Feb 08, 2016 09:06
Here we are, day two of this posting thing I'm doing. I had a plan for a post when I was falling asleep last night, but then my brain got scrambled by the late snow day announcement phone call that so helpfully woke me up just as I was drifting off and messed up my sleep for the rest of the night, and I've no idea what the plan was. I'm sure it'll come back to me.
So let me talk about Hamilton!
No, there is too much. Let me sum up.
As you may have heard me say a million times here, I'm a huge fan of transformative works. I always have been, since well before I knew that phrase. I love taking source material and reimagining it. I love mash-ups and parodies of songs. I love re-tellings of fairy tales. I love using lines from one show on a userpic or a gifset from another show. From Weird Al to Rosencrantz and Guildenstern Are Dead to fanfiction, it's been a part of my life for decades.
It's a theme that was prominent in my academic life, as well, the way people take an older story/myth/understanding and reinterpret it to suit their current needs/world view. I find it exhilarating, honestly, to get a new view of the source material and of the people who are playing with it. You can learn so much about how they are looking at the world by seeing what they change and what they keep, what they stress and what they ignore.
So when you add that interest to my love for musical theater and my already existing adoration of Lin-Manual Miranda, Hamilton is kind of a no-brainer for me in terms of a passion. Yadda yadda, genius, yadda yadda complicated themes both in terms of emotion and music, yadda yadda history then told by history now, yadda yadda the use of contemporary musical genres and a cast of people of color to highlight class differences and origins of white guys that all read as privileged to us in our current view of the world but weren't then, yadda yadda. There's a whole level of transformative musical references that I just don't get, since I'm not a fan of hip-hop and rap (but mr. muse is, so I'm familiar with the genres and respect them), and that lack of appreciation for those layers on my part makes me sad, but overall the whole musical just makes me kick my feet with delight over the transformative work-i-ness of it.

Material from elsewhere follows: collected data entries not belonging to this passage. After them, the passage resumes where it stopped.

File: flow/run.sh
#!/bin/bash
# OpenROAD 26Q1-2900-gdf79404cd8, Yosys 0.63+post, stock flow scripts
make -C /OpenROAD-flow-scripts/flow DESIGN_CONFIG=/design/flow/config.mk WORK_HOME=/design/flow/orfs finish
File: flow/config.mk
export PLATFORM = sky130hd
export DESIGN_NAME = pl_header_generator
export DESIGN_NICKNAME = pl_header_generator
export VERILOG_FILES = /design/flow/design.v
export SDC_FILE = /design/flow/constraint.sdc
export NUM_CORES = 4
export LEC_CHECK = 1
export CORE_UTILIZATION = 30
File: flow/constraint.sdc
current_design pl_header_generator

set clk_period 15.9
set clk_io_pct 0.2

create_clock -name clk0 -period $clk_period [get_ports {clk}]

set non_clock_inputs [all_inputs -no_clocks]
set_input_delay [expr $clk_period * $clk_io_pct] -clock clk0 $non_clock_inputs
set_output_delay [expr $clk_period * $clk_io_pct] -clock clk0 [all_outputs]
File: flow/design.v
module pl_header_generator (
  clk,
  en,
  b0_b7,
  final_pl_header_real,
  final_pl_header_imag,
  pl_header_ready
);
  parameter [0:25] sof=26'b01100011010010111010000010;
  parameter [0:63] scrseq=64'b0111000110011101100000111100100101010011010000100010110111111010;
  input wire en,clk;
  input wire [0:6] b0_b7;
  output reg [0:15] final_pl_header_real;
  output reg [0:15] final_pl_header_imag;
  output reg pl_header_ready;
  reg [0:89] PL_header_bits;
  reg [0:63] output1;
  reg [0:31]output_bits;
  integer temp_int,i=0,j;
  reg [0:15] floating_point_binary_pos=16'b0000_0000_1011_0101;
  reg [0:15] floating_point_binary_neg=16'b1111_1111_0100_1011;
  always @(posedge clk)  begin
  if (en==1)begin
    if (i==0) begin
        j=0;
        PL_header_bits=89'b0;
        pl_header_ready=0;
        output_bits[0]  = b0_b7[5];
        output_bits[1]  = b0_b7[0] ^ b0_b7[5];
        output_bits[2]  = b0_b7[1] ^ b0_b7[5];
        output_bits[3]  = b0_b7[0] ^ b0_b7[1] ^ b0_b7[5];
        output_bits[4]  = b0_b7[2] ^ b0_b7[5];
        output_bits[5]  = b0_b7[0] ^ b0_b7[2] ^ b0_b7[5];
        output_bits[6]  = b0_b7[1] ^ b0_b7[2] ^ b0_b7[5];
        output_bits[7]  = b0_b7[0] ^ b0_b7[1] ^ b0_b7[2] ^ b0_b7[5];
        output_bits[8]  = b0_b7[3] ^ b0_b7[5];
        output_bits[9]  = b0_b7[0] ^ b0_b7[3] ^ b0_b7[5];
        output_bits[10] = b0_b7[1] ^ b0_b7[3] ^ b0_b7[5];
        output_bits[11] = b0_b7[0] ^ b0_b7[1] ^ b0_b7[3] ^ b0_b7[5];
        output_bits[12] = b0_b7[2] ^ b0_b7[3] ^ b0_b7[5];
        output_bits[13] = b0_b7[0] ^ b0_b7[2] ^ b0_b7[3] ^ b0_b7[5];
        output_bits[14] = b0_b7[1] ^ b0_b7[2] ^ b0_b7[3] ^ b0_b7[5];
        output_bits[15] = b0_b7[0] ^ b0_b7[1] ^ b0_b7[2] ^ b0_b7[3] ^ b0_b7[5];
        output_bits[16] = b0_b7[4] ^ b0_b7[5];
        output_bits[17] = b0_b7[0] ^ b0_b7[4] ^ b0_b7[5];
        output_bits[18] = b0_b7[1] ^ b0_b7[4] ^ b0_b7[5];
        output_bits[19] = b0_b7[0] ^ b0_b7[1] ^ b0_b7[4] ^ b0_b7[5];
        output_bits[20] = b0_b7[2] ^ b0_b7[4] ^ b0_b7[5];
        output_bits[21] = b0_b7[0] ^ b0_b7[2] ^ b0_b7[4] ^ b0_b7[5];
        output_bits[22] = b0_b7[1] ^ b0_b7[2] ^ b0_b7[4] ^ b0_b7[5];
        output_bits[23] = b0_b7[0] ^ b0_b7[1] ^ b0_b7[2] ^ b0_b7[4] ^ b0_b7[5];
        output_bits[24] = b0_b7[3] ^ b0_b7[4] ^ b0_b7[5];
        output_bits[25] = b0_b7[0] ^ b0_b7[3] ^ b0_b7[4] ^ b0_b7[5];
        output_bits[26] = b0_b7[1] ^ b0_b7[3] ^ b0_b7[4] ^ b0_b7[5];
        output_bits[27] = b0_b7[0] ^ b0_b7[1] ^ b0_b7[3] ^ b0_b7[4] ^ b0_b7[5];
        output_bits[28] = b0_b7[2] ^ b0_b7[3] ^ b0_b7[4] ^ b0_b7[5];
        output_bits[29] = b0_b7[0] ^ b0_b7[2] ^ b0_b7[3] ^ b0_b7[4] ^ b0_b7[5];
        output_bits[30] = b0_b7[1] ^ b0_b7[2] ^ b0_b7[3] ^ b0_b7[4] ^ b0_b7[5];
        output_bits[31] = b0_b7[0] ^ b0_b7[1] ^ b0_b7[2] ^ b0_b7[3] ^ b0_b7[4] ^ b0_b7[5];
    end
    if (i<32)begin
      output1[2*i]   = output_bits[i]  ^ scrseq[2*i];
      output1[2*i+1] = output_bits[i] ^ b0_b7[6] ^ scrseq[2*i+1];
      i=i+1;
    end
    if (i==32 & j<90)begin
        PL_header_bits={sof, output1}; 
        temp_int=PL_header_bits[j];
        temp_int=(1 - 2*temp_int);
        if (j%2==0)begin
          if (temp_int>0)begin
            final_pl_header_real=floating_point_binary_pos;
            final_pl_header_imag=floating_point_binary_pos;
          end
          else begin
            final_pl_header_real=floating_point_binary_neg;
            final_pl_header_imag=floating_point_binary_neg;
          end
        end
        else begin
          if (temp_int>0)begin
            final_pl_header_real=floating_point_binary_neg;
            final_pl_header_imag=floating_point_binary_pos;
          end
          else begin
            final_pl_header_real=floating_point_binary_pos;
            final_pl_header_imag=floating_point_binary_neg;
          end
        end
        j=j+1;
    end
    if (j==90)begin
      pl_header_ready=1;
      i=0;
      j=0;
    end
  end
  end
endmodule
==> run summary <==
impl run done, here's what came out: Final Cycle Share 0.504, average wire per cell in the routed design approximately 20 um, ys flop type edfxtp_1, Final Wtd Congestion slightly below 1, Post CTS Setup Buffer Count 0, endpoints failing setup 0, global-route wire length before repair ~70000 um, routed wl met2 ~20000 um, skew final between 0.01 and 0.015 ns, DR top layer met4, vias per cell roughly 5.8, unrepaired setup endpoints after global routing no, fin util 0.334, DP HPWL 31500 um, DRT iter0 DRCs approximately 1100, placed cells 2153, hold buffer count at CTS 0, Mapped Area 13900 um^2, slowest stage cell, crit path clkdlybuf4s50_1, hold depth 2, Clock Pin Slew Worst Setup and Hold Paths ~0.07 ns, Root Buffer clkbuf_16, Final Cell Area 15200 um^2, initial antenna violation count 0, ys async rst share 0, synth warn 1, site row count about 80, status completed, area of the core between 40000 and 50000 um^2, Hold WC Path Type reg -> reg, die height 217 um, FMAX 125 MHz, yosys cell count between 1500 and 2000, GR Overflow Total 0, Registers, synthesis between 150 and 200, Post-DRT Antenna Nets 0, CTS max path bufs 2, Die ar. roughly 47000 um^2, slowest stage delay, CP 0.69 ns, met3 wire length 3670 um, Commonest Layout Cell nand2_1, Antenna Cells 0, CTS resizes 0, hold path startpoint output1[0]$_DFFE_PP_, vias in the first global route 11704, First-pass DRT Iterations 5, H-tree levels 4, PD cells between 80 and 90 nW/um^2, reg2reg path depth 18, Top-Level Pins around 42, EDFF count, synth around 170, CP Cell Sequence clkdlybuf4s50_1 -> xor2_1 -> xnor2_1 -> xor2_1 -> mux4_2 -> nand2_1 -> a31oi_1 -> a32oi_1 -> buf_4 -> xnor2_2 -> buf_4 -> mux2_2 -> a221oi_1 -> a2111oi_0 -> a311oi_2 -> a311oi_4 -> xnor2_1, WP buf/inv 3, crit-path leading delay family AND-OR/OR-AND gates, layout cell share with drive strength beyond 1 0.108, clock latency (worst-skew pair) approximately 0.47 ns, Overall Global Routing Usage 0.196, final slew viol count 0, Post-Route Setup TNS 0 ns, Netlist cell types 92, largest net degree at the start of global routing 68, final hold vios 0, Layout area overhead 9.50%, max_slew headroom 0.371, tool warning count 28, min setup slack post-route 7.88 ns, Seq/Total Area, Yosys 0.356, via count 12648, Setup crit end kind register, Top cells excl fill/tap nand2_1 (198), edfxtp_1 (165), nor2_1 (153), xnor2_1 (87), o21ai_0 (82), VDD IR max ~84 uV, CP Max Fanout between 40 and 50, max_cap viols 0, routed wire length 44600 um, Avg Synthesized Cell Area 8.53 um^2, overall power 1.23 mW, yosys synthesis chip area about 14000 um^2, crit path DRT about 16 ns, placed instance area between 10000 and 15000 um^2, Reg-to-Reg Start i[11]$_SDFFCE_PN0P_, Init Core Util 0.305, Critical path origin b0_b7[5], Cell Count, Final, Fillers Out about 2200, die width between 200 and 250 um, Clock Sinks 165, hold slack final roughly 0.56 ns, CP Class in -> reg, synthesized instance count 1631, Tmin final about 8.0 ns, Setup Slack @ Placement 7.48 ns, element type at the critical path start input port, drt drc 0, CTS tree yes, WP data arrival 8.24 ns, Num CTS Buffers 17, worst slew pin tran 0.934 ns, Lkg Pwr 4.69 nW, wire length on met1 20100 um, Levels on crit path 17, PortBufs 39
[worst min-delay path, cell delays in order (launching register included)]
cell	delay (ns)
edfxtp_1	0.34
nand2_1	0.05
o21ai_0	0.06
[layout make-up]
type	count	area, um^2
repair buffers	78	684
fillers	4587	30300
well taps	600	751
inverters	28	105
clock buffers	17	425
flip-flops and latches	165	4950
clock inverters	15	169
multi-input cells	1282	8140
[synth_stat cells, types with 18 or more instances]
cell type | count | area (um^2)
inv_1 | 27 | 101
o31ai_1 | 25 | 188
and3_1 | 23 | 144
nand2_1 | 198 | 743
a21oi_1 | 57 | 285
nand4_1 | 47 | 294
nor2_1 | 153 | 574
mux2_2 | 51 | 574
o21ai_0 | 82 | 410
xnor2_1 | 88 | 771
a31oi_1 | 36 | 225
edfxtp_1 | 165 | 4950
nand3_1 | 75 | 375
nor3_1 | 71 | 355
clkbuf_1 | 99 | 372
nor4_1 | 41 | 257
buf_2 | 18 | 90.1
xor2_1 | 51 | 447
and2_1 | 21 | 131
or4_1 | 19 | 143
buf_4 | 30 | 225
[state kept, by name (all words and copies together) (netlist names)]
signal	flops
i	32
pl_header_ready	1
output1	64
final_pl_header_imag	2
final_pl_header_real	2
output_bits	32
j	32
[power by group]
part	internal, mW	switching, mW	total (mW)	leakage, nW
combinational	0.0843	0.164	0.249	2.79
clock	0.236	0.204	0.440	0.289
sequential	0.508	0.0343	0.542	1.61
total	0.828	0.402	1.23	4.69
[per-layer routing]
layer | global-route usage | up-vias
li1 | - | 5955
met2 | 0.285 | 581
met3 | 0.0461 | 65
met1 | 0.301 | 6047
met5 | 0 | -
met4 | 0.0453 | 0
[path summary, 6_finish.rpt]
path                                        to  slack (ns)
max reg2reg      pl_header_ready$_SDFFCE_PN1P_        8.22
min reg2reg               output1[0]$_DFFE_PP_        0.56
max          final_pl_header_real[8]$_DFFE_PP_        7.88
min                       output1[0]$_DFFE_PP_        0.56
[cell families after synthesis]
kind of cell / count (synthesis) / synth area share
and+or+nand+nor: 736 / 0.272
AOI/OAI and AO/OA: 338 / 0.166
buffers and inverters: 185 / 0.0618
DFF: 165 / 0.356
xor gates and xnor gates: 140 / 0.0892
muxes: 59 / 0.0483
adders and majority gates: 7 / 0.00630
other: 1 / 0.000270
Power and IR drop assume default switching activity.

I love it, you guys. I really love it. I love it so much sometimes I almost can't bear to listen to it, and I definitely can't have the cast recording on repeat the way so many fans do, because I want to pull it apart and hold it in my heart and figure it out and see the choreography and all of the added pieces the performance itself would give me... and that's not a feeling I can hold onto day in and day out and feel capable of living my life.
I've been trying to get tickets for the show since it was off Broadway. I've been trying and trying and trying, every time I knew we'd be in New York. But, you know, it's sold out until Armageddon. So I'd given up on the thought of seeing the show with the original cast, and then things happened both good and bad, and in the interest of self care I am going next month. I almost can't believe it. It seems impossible. And yet... I am not throwing away my shot. :D
Now I just have to figure out if we're going to see any other shows while we're there and what they might be.
ZOMG, Hamilton.
ZOMG transformative works!
It's funny to me how I find these themes in my life that I didn't even realize were there. I just love what I love, and often I don't realize how it's all connected until I can look back on it a bit.